Yesterday I helped launch the government’s Data Science Ethical Framework at Nesta, alongside Cabinet Office minister Matthew Hancock. Here’s what I said.
Almost everything we do now is captured as data - where we go, what we buy, who we talk to, and data is very much part of daily work at Nesta. We are involved heavily as an investor in some of the most promising early stage companies developing algorithms, such as Featurespace or Cogbooks; as a shaper of new kinds of statistics, for example combining open, commercial data and web-scraping to understand the economy in Tech Nation 2016; we’ve promoted data for social progress; helped use open data to solve public challenges; and are active in experiments right on the forefront of ethics, such as Dementia Citizens.
All of that makes us supportive of anything that will make it easier to run useful, imaginative experiments in data, and supportive of anything that makes it more likely that data can serve the public interest.
The UK has a remarkable history in this space. It pioneered many initiatives that we would now describe as ‘data first’, gathering data to discover patterns rather than waiting for theories. The UK parliament’s Blue Books collected vast quantities of data. Figures like William Playfair (inventor of the line graph, bar and pie charts) made data accessible as well as insightful. William Petty invented much of modern economics through creating new ways of orchestrating data on income and assets. John Snow invented crucial parts of modern public health through his analysis of cholera in mid-19th century, alongside seminal figures like Florence Nightingale.
It’s fascinating that three centuries ago this field was called ‘political arithmetic’ (or, to be more precise, ‘political arithmetick’). The heart of the issue today is that data is inevitably political, with a small p, as well as technical. It creates, shifts and reshapes power. And it inevitably touches on acutely ethical issues.
The dramatically more powerful tools now available for gathering and analysing make this even more obvious. Data becomes most valuable when connected and combined. But data also potentially becomes most dangerous when it’s connected and combined. That’s why, from a policy perspective, two routes have to be pursued in close tandem. On the one hand, we have to make it easier to combine data of all kinds so as to discover the greatest use of values, by spotting patterns, so as to better predict and analyse. On the other hand, we also have to put in place stronger protections against abuse and cultivate a constant dialogue to ensure that we reap the greatest potential benefits with the fewest possible harms.
That’s not easy. The public are right to distrust big institutions that have in the past been careless with their data: civil servants leaving computer discs in car parks or private companies losing vast databases. It’s also not easy because the data science field itself tends to be more fascinated with means than with ends, and has often failed to explain what problem it is trying to solve, or what need is being met.
The good news is that although there are plenty of gaps in public understanding and knowledge, citizens are highly pragmatic, willing to accept trade-offs, and to share data if they can see a benefit, even with the most sensitive personal data.
But that pragmatism is highly context specific. We can try to define general principles and then deduce specific applications. But in practice the discussions have to be around particular cases in particular places and times.
Government has no choice but to be part of the conversation. Private organisations can and should attempt to embed ethics and engage the public. But ultimately the rules will have to involve accountable public power, and it’s neither fair nor realistic to expect private firms to solve problems which are by their nature public.
That’s why a few months ago I proposed the creation of a Machine Intelligence Commission, learning from lessons in other fields, such as human fertilisation, to help navigate a route through the potential minefields of powerful new algorithms and data uses.
When they work well, commissions of this kind make it easier to experiment and innovate, striking a proportionate balance between freedoms and restraints.
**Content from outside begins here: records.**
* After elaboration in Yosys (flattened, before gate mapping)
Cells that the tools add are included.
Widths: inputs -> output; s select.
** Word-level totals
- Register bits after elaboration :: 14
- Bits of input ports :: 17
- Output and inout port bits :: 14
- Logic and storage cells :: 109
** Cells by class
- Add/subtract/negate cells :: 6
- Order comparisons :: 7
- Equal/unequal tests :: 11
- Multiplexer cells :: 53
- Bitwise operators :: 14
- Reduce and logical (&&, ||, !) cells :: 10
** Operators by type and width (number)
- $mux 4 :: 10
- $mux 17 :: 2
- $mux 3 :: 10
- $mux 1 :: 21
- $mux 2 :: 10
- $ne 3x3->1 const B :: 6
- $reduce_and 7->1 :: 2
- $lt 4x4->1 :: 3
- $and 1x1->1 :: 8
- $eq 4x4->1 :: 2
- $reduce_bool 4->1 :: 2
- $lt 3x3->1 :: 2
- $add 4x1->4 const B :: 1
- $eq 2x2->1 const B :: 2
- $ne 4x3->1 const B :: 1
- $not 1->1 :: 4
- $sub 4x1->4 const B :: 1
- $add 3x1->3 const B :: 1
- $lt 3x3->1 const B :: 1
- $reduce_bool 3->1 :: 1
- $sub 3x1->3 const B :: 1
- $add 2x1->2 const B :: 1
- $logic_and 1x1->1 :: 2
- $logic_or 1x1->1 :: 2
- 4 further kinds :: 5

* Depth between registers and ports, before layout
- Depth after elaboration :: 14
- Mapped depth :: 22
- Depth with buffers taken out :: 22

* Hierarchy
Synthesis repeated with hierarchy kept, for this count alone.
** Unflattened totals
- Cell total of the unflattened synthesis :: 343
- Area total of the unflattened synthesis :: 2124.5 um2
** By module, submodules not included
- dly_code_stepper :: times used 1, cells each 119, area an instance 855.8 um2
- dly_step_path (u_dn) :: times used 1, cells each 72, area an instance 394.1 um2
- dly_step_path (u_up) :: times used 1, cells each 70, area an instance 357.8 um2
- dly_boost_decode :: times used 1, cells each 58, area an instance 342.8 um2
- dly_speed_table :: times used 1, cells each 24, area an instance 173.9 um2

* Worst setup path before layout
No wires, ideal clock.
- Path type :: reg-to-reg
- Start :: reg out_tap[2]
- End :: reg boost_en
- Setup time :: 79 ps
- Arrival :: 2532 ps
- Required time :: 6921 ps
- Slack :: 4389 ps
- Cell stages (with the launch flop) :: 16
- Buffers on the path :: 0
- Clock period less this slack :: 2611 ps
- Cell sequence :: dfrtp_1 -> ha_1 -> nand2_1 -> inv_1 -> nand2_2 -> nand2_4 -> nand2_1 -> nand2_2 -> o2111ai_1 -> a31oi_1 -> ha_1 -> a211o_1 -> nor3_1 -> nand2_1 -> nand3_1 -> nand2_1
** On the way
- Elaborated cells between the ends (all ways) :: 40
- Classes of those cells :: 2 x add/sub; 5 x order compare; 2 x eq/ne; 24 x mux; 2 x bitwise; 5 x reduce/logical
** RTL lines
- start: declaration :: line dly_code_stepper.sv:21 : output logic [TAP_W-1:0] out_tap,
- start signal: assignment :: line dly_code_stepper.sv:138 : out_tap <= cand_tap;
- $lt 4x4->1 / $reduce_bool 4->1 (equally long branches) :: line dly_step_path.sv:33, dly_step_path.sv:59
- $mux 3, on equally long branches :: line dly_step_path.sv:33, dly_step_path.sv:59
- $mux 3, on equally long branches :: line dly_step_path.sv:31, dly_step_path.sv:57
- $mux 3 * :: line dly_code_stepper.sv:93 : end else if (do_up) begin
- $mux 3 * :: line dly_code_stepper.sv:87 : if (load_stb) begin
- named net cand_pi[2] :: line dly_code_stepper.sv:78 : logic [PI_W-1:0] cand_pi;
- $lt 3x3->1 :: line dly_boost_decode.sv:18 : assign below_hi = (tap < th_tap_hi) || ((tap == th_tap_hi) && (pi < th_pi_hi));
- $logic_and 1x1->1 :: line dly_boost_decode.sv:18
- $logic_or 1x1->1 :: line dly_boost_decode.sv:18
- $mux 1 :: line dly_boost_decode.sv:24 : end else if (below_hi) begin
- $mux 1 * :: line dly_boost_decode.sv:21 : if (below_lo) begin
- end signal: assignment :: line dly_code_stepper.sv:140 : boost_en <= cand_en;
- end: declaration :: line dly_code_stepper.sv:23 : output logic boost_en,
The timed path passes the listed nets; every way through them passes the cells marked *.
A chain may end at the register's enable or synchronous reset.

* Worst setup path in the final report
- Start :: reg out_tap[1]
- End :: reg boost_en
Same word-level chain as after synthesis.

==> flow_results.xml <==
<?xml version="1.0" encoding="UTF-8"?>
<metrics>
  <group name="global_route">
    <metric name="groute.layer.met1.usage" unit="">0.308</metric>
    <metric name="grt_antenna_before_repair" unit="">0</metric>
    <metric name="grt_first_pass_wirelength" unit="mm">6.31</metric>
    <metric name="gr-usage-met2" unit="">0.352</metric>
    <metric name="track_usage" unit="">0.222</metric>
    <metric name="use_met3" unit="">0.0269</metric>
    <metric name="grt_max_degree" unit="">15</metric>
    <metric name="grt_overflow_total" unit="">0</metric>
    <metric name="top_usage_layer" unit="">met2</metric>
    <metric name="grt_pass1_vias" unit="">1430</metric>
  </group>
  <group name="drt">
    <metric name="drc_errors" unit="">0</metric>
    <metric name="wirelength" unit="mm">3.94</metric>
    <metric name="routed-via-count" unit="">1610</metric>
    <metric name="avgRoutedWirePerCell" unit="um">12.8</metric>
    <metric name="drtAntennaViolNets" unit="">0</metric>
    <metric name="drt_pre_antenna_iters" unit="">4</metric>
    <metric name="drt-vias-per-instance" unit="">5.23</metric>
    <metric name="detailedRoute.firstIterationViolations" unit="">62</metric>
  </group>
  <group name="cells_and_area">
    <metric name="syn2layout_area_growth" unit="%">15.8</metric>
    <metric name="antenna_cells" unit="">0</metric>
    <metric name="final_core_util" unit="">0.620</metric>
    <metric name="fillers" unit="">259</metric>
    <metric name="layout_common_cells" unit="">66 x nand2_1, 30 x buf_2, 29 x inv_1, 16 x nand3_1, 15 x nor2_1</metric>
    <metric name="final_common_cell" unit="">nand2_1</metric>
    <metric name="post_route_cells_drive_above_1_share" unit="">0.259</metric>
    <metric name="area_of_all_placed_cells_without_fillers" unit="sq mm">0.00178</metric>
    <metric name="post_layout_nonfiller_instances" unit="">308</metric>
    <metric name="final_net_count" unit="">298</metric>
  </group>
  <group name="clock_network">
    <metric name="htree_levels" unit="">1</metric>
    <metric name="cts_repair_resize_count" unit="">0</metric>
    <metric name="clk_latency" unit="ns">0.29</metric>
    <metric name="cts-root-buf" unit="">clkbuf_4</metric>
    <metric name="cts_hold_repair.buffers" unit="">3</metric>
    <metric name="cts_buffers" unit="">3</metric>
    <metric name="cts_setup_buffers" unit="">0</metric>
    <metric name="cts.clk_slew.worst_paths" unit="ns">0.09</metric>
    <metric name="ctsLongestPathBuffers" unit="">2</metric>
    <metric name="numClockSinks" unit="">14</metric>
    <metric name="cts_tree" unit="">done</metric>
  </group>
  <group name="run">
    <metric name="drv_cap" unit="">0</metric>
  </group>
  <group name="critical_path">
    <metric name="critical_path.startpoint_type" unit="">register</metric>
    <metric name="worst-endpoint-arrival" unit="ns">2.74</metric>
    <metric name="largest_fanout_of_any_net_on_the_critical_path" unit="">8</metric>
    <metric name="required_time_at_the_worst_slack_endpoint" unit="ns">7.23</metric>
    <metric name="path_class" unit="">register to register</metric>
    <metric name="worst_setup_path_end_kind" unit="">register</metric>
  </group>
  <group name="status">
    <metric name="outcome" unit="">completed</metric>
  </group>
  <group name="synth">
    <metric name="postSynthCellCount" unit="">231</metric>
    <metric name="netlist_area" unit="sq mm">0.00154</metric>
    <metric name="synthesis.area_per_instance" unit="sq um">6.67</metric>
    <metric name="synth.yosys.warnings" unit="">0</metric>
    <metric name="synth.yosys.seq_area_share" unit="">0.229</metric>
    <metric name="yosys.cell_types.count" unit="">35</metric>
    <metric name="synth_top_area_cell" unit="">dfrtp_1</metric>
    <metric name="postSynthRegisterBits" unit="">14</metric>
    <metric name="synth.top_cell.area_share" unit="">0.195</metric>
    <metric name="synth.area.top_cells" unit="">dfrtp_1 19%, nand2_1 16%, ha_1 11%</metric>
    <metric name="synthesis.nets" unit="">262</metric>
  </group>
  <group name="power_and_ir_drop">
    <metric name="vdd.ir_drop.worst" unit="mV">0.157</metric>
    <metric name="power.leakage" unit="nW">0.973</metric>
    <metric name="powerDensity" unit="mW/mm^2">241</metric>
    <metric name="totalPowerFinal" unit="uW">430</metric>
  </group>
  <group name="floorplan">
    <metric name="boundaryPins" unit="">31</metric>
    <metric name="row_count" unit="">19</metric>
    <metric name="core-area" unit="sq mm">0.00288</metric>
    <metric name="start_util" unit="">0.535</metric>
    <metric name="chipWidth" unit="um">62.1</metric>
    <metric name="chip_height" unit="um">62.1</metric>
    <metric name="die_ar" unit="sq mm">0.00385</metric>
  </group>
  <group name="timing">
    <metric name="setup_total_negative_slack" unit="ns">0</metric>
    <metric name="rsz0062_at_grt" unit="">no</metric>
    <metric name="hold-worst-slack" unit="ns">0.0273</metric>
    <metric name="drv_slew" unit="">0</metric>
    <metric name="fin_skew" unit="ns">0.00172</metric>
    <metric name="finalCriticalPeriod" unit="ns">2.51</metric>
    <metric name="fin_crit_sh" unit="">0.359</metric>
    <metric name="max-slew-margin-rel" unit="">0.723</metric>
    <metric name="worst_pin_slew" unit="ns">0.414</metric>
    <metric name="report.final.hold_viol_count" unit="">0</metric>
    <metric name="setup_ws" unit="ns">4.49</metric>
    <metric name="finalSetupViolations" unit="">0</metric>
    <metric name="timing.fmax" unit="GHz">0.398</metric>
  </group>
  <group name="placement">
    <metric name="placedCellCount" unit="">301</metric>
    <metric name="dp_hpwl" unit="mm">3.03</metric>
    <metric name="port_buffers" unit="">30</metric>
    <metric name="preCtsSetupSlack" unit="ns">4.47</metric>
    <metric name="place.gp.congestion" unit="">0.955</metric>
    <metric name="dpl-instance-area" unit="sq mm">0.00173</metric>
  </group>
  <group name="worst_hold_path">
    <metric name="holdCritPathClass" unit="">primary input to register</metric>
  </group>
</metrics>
**config.mk**
```make
export PLATFORM = sky130hd
export DESIGN_NAME = cfg_wire_writer
export DESIGN_NICKNAME = d
export VERILOG_FILES = /design/src/rtl/cfgw_pkg.sv /design/src/rtl/cfgw_phase_gen.sv /design/src/rtl/cfgw_frame_store.sv /design/src/rtl/cfgw_seq.sv /design/src/rtl/cfg_wire_writer.sv
export SDC_FILE = /design/constraint.sdc
export NUM_CORES = 1
export LEC_CHECK = 0
export ABC_AREA = 1
export BUFFER_PORTS_ARGS = -buffer_cell sky130_fd_sc_hd__buf_2
export CORE_MARGIN = 2
export CORE_UTILIZATION = 65
export CTS_BUF_LIST = sky130_fd_sc_hd__clkbuf_2 sky130_fd_sc_hd__clkbuf_4 sky130_fd_sc_hd__clkbuf_8
export DETAILED_ROUTE_END_ITERATION = 10
export PLACE_DENSITY = 0.9
export SLEW_MARGIN = 10
export SYNTH_ARGS = -nofsm -noshare
export SYNTH_HDL_FRONTEND = slang
export SYNTH_HIERARCHICAL = 1
export SYNTH_SLANG_ARGS = --single-unit
```
**constraint.sdc**
```tcl
create_clock -name clk -period 4.9 [get_ports clk]
set_clock_uncertainty 0.1 [all_clocks]
set_input_delay 0.735 -clock clk [delete_from_list [all_inputs] [get_ports clk]]
set_output_delay 0.735 -clock clk [all_outputs]
set_load 0.1 [all_outputs]
```
$ cat src/rtl/tmr_pkg.sv
package tmr_pkg;
  localparam int N_CAP = 2;
  localparam int N_CMP = 2;
  localparam int NFLAG = N_CAP + N_CMP + 1;
  localparam int FLG_OVF = N_CAP + N_CMP;

  localparam logic [3:0] ADR_CTRL     = 4'h0;
  localparam logic [3:0] ADR_IEN      = 4'h1;
  localparam logic [3:0] ADR_FLAG     = 4'h2;
  localparam logic [3:0] ADR_CNT_H    = 4'h3;
  localparam logic [3:0] ADR_CNT_L    = 4'h4;
  localparam int         ADR_CAP_BASE = 5;
  localparam int         ADR_CMP_BASE = 9;

  typedef enum logic [1:0] {EDGE_OFF = 2'b00, EDGE_RISE = 2'b01, EDGE_FALL = 2'b10, EDGE_ANY = 2'b11} edge_sel_e;
  typedef enum logic [1:0] {ACT_NONE = 2'b00, ACT_TOGGLE = 2'b01, ACT_CLEAR = 2'b10, ACT_SET = 2'b11} cmp_act_e;
endpackage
They participate actively in public dialogue and help people think through what’s possible and desirable. That’s going to be vital in relation to data and machine intelligence in fields like health, transport or security. By contrast, if governments ignore the question of data ethics, then it’s fairly guaranteed that periodic public backlashes will make it much harder to reap the full benefits of new tools.
Knowledge is power. It’s never wholly neutral. That’s why it’s right that scrutiny, argument and, yes, democracy, play their part in the next evolutions of data and machine intelligence.